初代AirTag在庫切れ続出、第2世代発売で「追跡デバイス」市場に変化
Apple初代AirTagの在庫が各社で枯渇中。第2世代発売により、位置追跡デバイス市場に新たな動きが。日本のユーザーへの影響を分析
Amazonで1個売りの初代AirTagが完全に在庫切れとなった。再入荷の予定は未定で、Appleの第2世代AirTag発売により、初代モデルの流通に大きな変化が起きている。

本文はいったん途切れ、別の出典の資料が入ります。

### config.mk
export PLATFORM = sky130hd
export DESIGN_NAME = lmt_tagger
export DESIGN_NICKNAME = d
export VERILOG_FILES = /design/src/hw/lmt_pkg.sv /design/src/hw/lmt_crc32.sv /design/src/hw/lmt_tagger.sv
export SDC_FILE = /design/constraint.sdc
export NUM_CORES = 2
export LEC_CHECK = 0
export BUFFER_PORTS_ARGS = -buffer_cell sky130_fd_sc_hd__clkbuf_2
export CORE_MARGIN = 5
export CORE_UTILIZATION = 50
export DETAILED_ROUTE_END_ITERATION = 16
export GPL_TIMING_DRIVEN = 0
export HOLD_SLACK_MARGIN = 0.1
export PLACE_DENSITY = 0.67
export SETUP_SLACK_MARGIN = 0.15
export SYNTH_ARGS = -nofsm -noshare
export SYNTH_HDL_FRONTEND = slang
export SYNTH_SLANG_ARGS = --single-unit
### constraint.sdc
create_clock -name core_clk -period 27.6 [get_ports core_clk]
set_input_delay 4.14 -clock core_clk [delete_from_list [all_inputs] [get_ports core_clk]]
set_output_delay 4.14 -clock core_clk [all_outputs]
set_load 0.05 [all_outputs]
### src/hw/lmt_pkg.sv
// Constants, register map and types of the logical MAC tail tagger.
// Assumes a 20 MHz core clock and a 32-bit AXI4-Lite register bus.
package lmt_pkg;
  localparam int NP     = 6;
  localparam int NG     = 2;
  localparam int HDR_N  = 14;
  localparam int TAG_N  = 6;
  localparam int FCS_N  = 4;
  localparam int TS_W   = 32;
  localparam int TMR_W  = 17;
  localparam int SEQ_W  = 13;
  localparam logic [7:0] SFX_HI = 8'h88;
  localparam logic [7:0] SFX_LO = 8'hfb;
  localparam logic [11:0] SZ_ADD = 12'h008;
  // Sequence clear period
  localparam int CLK_HZ    = 20_000_000;
  localparam int SEQ_CLR_MS = 5;
  localparam int SEQ_CLR_CYC = CLK_HZ / 1000 * SEQ_CLR_MS;
  // CRC-32, reflected form
  localparam logic [31:0] CRC_POLY = 32'hedb88320;
  localparam logic [31:0] CRC_INIT = 32'hffffffff;
  // Register byte addresses
  localparam logic [7:0] A_CTRL = 8'h00;
  localparam logic [7:0] A_STAT = 8'h04;
  localparam logic [7:0] A_TCNT = 8'h08;
  localparam logic [7:0] A_PMH  = 8'h0c;
  localparam logic [7:0] A_PML  = 8'h10;
  localparam logic [7:0] A_RSH  = 8'h14;
  localparam logic [7:0] A_RSL  = 8'h18;
  localparam logic [7:0] A_STH  = 8'h1c;
  localparam logic [7:0] A_STL  = 8'h20;
  localparam logic [7:0] A_LCH  = 8'h24;
  localparam logic [7:0] A_LCL  = 8'h28;
  localparam logic [7:0] A_GRP  = 8'h40;
  localparam logic [7:0] G_STEP = 8'h10;
  localparam logic [7:0] G_CTL  = 8'h00;
  localparam logic [7:0] G_LMH  = 8'h04;
  localparam logic [7:0] G_LML  = 8'h08;
  // Field positions
  localparam int C_REPL = 0;
  localparam int C_MODE = 1;
  localparam int C_TS   = 2;
  localparam int C_HFCS = 3;
  localparam int C_PRIO = 4;
  localparam int S_CONF = 16;
  localparam int GC_EN  = 31;
  localparam int GC_LNK = 8;
  localparam int ST_MSK = 16;
  localparam int LC_ET  = 16;
  localparam logic [31:0] REG_RST = 32'h0000_0000;
  localparam logic [1:0] RSP_OK  = 2'b00;
  localparam logic [1:0] RSP_ERR = 2'b10;
  typedef enum logic [2:0] {
    ST_IDLE = 3'b000, ST_COLL = 3'b001, ST_HDR = 3'b011,
    ST_PASS = 3'b010, ST_TAG  = 3'b110, ST_FCS = 3'b111
  } lmt_st_t;
endpackage
[src/lfd_pkg.sv]
// Package with register map, field positions and carrier types
package lfd_pkg;
  // Register byte offsets
  localparam logic [7:0] LFD_OFS_STATUS = 8'h12;
  localparam logic [7:0] LFD_OFS_STATE = 8'h14;
  localparam logic [7:0] LFD_OFS_PWM_IN = 8'h16;
  localparam logic [7:0] LFD_OFS_PWM_OUT = 8'h18;
  // Status register field positions
  localparam int LFD_BIT_TMO_FLAG = 14;
  localparam int LFD_BIT_TMO_CLR = 13;
  localparam int LFD_BIT_CFG_FLAG = 12;
  localparam int LFD_BIT_CFG_CLR = 11;
  localparam int LFD_BIT_STR_FLAG = 10;
  localparam int LFD_BIT_STR_CLR = 9;
  localparam int LFD_BIT_GND = 8;
  localparam int LFD_BIT_SHORT = 7;
  localparam int LFD_BIT_OPEN = 6;
  localparam int LFD_STR_LSB = 0;
  localparam int LFD_NUM_STRINGS = 4;
  localparam logic [15:0] LFD_RESET_VAL = 16'h0000;
  // Live state codes
  localparam logic [4:0] LFD_ST_DISABLED = 5'h00;
  localparam logic [4:0] LFD_ST_REG_STARTUP = 5'h01;
  localparam logic [4:0] LFD_ST_FUSE_READ = 5'h02;
  localparam logic [4:0] LFD_ST_STANDBY = 5'h03;
  localparam logic [4:0] LFD_ST_CONV_FIRST = 5'h04;
  localparam logic [4:0] LFD_ST_CONV_LAST = 5'h0F;
  localparam logic [4:0] LFD_ST_NORMAL = 5'h10;
  localparam logic [4:0] LFD_ST_SHUTDOWN = 5'h11;
  localparam logic [4:0] LFD_ST_STATE_A = 5'h12;
  localparam logic [4:0] LFD_ST_ALL_FAULTED = 5'h13;
  localparam logic [4:0] LFD_ST_MAX = LFD_ST_ALL_FAULTED;

  // Raw fault events from the analog/core side
  typedef struct packed {
    logic serial_timeout;
    logic bad_string_cfg;
    logic ground_short;
    logic internal_short;
    logic open_string;
    logic [3:0] string_fault;
  } lfd_fault_type;

  // Register write/read request from the serial interface
  typedef struct packed {
    logic wr;
    logic rd;
    logic [7:0] addr;
    logic [15:0] wdata;
  } lfd_req_type;
endpackage
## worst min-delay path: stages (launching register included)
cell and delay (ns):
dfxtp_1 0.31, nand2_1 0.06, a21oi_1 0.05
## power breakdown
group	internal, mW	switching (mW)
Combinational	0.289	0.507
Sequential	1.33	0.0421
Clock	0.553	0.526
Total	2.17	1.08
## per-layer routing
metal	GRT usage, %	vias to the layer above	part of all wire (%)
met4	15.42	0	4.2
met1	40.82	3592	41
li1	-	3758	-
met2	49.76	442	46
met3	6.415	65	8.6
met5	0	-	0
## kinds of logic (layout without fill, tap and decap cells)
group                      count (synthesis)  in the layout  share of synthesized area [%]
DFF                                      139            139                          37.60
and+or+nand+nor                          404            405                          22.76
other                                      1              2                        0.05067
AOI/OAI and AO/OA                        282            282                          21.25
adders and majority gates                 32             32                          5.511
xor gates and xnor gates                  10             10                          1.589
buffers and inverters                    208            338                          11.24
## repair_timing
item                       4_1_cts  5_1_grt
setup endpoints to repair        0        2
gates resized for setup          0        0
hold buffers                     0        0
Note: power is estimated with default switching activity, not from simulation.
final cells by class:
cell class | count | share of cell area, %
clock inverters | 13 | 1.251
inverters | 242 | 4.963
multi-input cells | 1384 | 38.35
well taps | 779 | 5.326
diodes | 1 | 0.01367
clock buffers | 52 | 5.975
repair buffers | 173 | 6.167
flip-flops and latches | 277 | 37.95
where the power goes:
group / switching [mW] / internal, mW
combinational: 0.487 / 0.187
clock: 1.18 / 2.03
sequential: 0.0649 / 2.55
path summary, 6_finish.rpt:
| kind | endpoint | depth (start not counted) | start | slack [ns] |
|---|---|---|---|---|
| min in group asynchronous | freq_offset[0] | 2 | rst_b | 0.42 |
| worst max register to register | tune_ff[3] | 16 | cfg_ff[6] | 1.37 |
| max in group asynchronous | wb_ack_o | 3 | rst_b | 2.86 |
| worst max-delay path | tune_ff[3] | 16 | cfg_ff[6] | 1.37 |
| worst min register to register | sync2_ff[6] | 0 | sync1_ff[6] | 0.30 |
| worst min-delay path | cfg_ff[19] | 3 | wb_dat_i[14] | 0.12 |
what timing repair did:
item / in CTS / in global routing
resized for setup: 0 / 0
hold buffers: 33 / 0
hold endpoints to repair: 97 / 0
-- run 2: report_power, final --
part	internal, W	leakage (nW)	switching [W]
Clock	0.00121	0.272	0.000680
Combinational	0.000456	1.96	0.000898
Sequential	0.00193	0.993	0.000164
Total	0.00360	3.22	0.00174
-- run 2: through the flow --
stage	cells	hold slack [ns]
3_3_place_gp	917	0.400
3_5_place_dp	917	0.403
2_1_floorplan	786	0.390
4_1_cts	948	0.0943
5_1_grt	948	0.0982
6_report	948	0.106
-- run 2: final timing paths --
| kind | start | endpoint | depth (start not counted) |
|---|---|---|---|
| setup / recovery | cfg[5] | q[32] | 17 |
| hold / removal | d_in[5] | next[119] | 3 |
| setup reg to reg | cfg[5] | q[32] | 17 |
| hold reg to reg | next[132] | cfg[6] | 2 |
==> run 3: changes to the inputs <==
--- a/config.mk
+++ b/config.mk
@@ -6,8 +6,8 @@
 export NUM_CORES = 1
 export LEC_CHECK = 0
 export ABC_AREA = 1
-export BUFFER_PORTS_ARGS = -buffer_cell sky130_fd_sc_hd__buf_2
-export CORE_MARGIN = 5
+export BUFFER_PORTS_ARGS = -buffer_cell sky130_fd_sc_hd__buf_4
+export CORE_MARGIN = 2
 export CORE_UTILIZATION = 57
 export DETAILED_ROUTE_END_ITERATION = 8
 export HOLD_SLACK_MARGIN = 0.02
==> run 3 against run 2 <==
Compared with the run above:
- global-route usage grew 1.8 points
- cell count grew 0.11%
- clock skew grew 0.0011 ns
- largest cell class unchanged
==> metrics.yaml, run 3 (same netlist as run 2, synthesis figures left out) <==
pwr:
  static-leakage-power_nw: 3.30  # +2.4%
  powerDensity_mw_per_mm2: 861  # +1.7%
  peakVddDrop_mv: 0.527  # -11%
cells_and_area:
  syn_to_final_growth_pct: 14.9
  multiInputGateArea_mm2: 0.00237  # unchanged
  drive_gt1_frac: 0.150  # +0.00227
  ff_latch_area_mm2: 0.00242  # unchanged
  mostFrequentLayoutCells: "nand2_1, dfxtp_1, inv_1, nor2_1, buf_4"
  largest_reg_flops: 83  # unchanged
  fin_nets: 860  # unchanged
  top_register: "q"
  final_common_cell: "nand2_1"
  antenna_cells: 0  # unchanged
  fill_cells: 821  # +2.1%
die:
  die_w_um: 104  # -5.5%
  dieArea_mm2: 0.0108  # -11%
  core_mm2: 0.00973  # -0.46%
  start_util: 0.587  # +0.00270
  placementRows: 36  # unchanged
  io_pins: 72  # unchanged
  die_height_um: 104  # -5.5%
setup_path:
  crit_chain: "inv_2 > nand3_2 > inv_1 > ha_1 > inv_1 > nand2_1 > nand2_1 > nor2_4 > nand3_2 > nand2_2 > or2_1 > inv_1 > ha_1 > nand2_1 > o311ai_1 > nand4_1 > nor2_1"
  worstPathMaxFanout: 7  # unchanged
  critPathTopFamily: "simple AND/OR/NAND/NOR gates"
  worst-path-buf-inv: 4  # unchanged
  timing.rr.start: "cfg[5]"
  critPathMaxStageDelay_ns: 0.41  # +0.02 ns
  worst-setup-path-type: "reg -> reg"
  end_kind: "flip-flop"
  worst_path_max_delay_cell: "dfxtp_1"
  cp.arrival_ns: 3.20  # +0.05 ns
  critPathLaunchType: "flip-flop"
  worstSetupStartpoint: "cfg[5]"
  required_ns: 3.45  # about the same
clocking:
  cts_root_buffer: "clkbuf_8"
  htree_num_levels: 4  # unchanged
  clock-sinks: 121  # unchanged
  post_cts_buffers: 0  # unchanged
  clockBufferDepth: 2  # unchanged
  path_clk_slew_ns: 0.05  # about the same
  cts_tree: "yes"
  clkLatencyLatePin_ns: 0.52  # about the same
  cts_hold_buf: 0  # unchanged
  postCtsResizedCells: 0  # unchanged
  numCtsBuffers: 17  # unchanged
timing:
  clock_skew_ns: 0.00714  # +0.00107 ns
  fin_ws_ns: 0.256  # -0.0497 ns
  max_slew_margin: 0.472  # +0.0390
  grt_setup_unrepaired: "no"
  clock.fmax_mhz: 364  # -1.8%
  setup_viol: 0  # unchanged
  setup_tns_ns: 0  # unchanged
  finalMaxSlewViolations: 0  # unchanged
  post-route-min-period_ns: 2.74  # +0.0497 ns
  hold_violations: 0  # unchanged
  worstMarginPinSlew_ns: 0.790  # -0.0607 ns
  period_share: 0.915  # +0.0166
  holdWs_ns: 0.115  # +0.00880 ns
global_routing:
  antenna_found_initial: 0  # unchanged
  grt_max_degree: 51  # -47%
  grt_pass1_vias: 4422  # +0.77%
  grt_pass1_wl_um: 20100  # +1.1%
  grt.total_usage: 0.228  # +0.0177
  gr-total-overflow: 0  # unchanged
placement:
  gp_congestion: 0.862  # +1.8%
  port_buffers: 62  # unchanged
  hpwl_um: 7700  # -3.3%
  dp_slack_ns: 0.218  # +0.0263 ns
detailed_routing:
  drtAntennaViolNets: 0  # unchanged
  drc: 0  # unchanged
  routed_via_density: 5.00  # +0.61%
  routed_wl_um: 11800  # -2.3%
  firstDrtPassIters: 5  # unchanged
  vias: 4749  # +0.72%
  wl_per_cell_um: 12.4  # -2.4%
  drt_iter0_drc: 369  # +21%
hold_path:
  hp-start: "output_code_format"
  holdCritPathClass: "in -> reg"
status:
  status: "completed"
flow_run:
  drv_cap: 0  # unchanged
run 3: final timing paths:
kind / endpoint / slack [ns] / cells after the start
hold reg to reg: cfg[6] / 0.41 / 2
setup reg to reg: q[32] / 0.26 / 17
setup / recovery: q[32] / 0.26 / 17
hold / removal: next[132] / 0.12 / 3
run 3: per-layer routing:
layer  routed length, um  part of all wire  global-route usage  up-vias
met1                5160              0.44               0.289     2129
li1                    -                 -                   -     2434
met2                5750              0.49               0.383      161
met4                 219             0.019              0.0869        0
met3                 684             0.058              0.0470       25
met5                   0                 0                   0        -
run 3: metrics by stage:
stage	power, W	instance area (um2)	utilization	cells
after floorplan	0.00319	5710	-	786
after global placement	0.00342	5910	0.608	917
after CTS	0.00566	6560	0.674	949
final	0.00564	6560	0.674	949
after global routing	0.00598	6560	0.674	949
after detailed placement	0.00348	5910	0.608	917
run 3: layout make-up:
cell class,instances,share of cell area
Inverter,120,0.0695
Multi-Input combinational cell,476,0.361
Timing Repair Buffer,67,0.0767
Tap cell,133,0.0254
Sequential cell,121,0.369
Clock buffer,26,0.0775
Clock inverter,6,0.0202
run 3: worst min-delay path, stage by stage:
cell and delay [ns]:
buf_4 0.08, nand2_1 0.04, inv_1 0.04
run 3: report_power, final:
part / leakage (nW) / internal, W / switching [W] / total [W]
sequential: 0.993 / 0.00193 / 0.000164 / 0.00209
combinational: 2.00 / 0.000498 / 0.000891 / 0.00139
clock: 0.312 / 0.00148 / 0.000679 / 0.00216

現在、4個パックはAmazon、Walmart、Best Buyで64ドル(約9,600円)で販売されているが、これが初代モデルを手に入れる最後のチャンスかもしれない。単品ではWalmartで17ドル(約2,550円)で購入可能だが、こちらも在庫が限られている状況だ。
なぜ今、初代AirTagが注目されるのか
第2世代の発売により、初代AirTagは「型落ち品」となったが、その価値は決して低くない。Ultra Wideband技術を搭載し、iPhoneのFind Myアプリで数センチ単位の精密な位置特定が可能だ。車のシートの隙間に落ちた鍵でも、画面の矢印と音声ガイダンスで正確に見つけられる。
この精度は、競合するTileなどの追跡デバイスでは実現できないレベルだ。さらに、最大5人との位置情報共有機能や、アメリカン航空やヴァージン・アトランティックなどの航空会社との連携機能も利用できる。
第2世代との違いは本当に重要か
新型AirTagは確かに改良されている。UWBチップの性能向上により、より遠距離からの追跡が可能になり、スピーカーも50%大音量化された。しかし、日常使用において、これらの改良がどれほど体感できるかは疑問だ。
初代でもIP67防水規格を満たし、CR2032電池で約1年間動作する。電池交換も簡単で、本体を買い替える必要がない。コストパフォーマンスを重視する日本のユーザーにとって、初代でも十分すぎる性能を提供している。
日本市場への示唆
興味深いのは、Appleが初代モデルの流通を急速に絞っていることだ。これは単なる在庫整理ではなく、プレミアム価格戦略の一環と見られる。日本でも同様の動きが予想され、初代AirTagの価格は今後上昇する可能性がある。
日本の消費者は品質と価格のバランスを重視する傾向がある。初代AirTagの2,550円という価格は、紛失防止デバイスとしては手頃で、複数購入のハードルも低い。家族全員の貴重品に取り付けることを考えれば、4個パックの9,600円は決して高くない投資だ。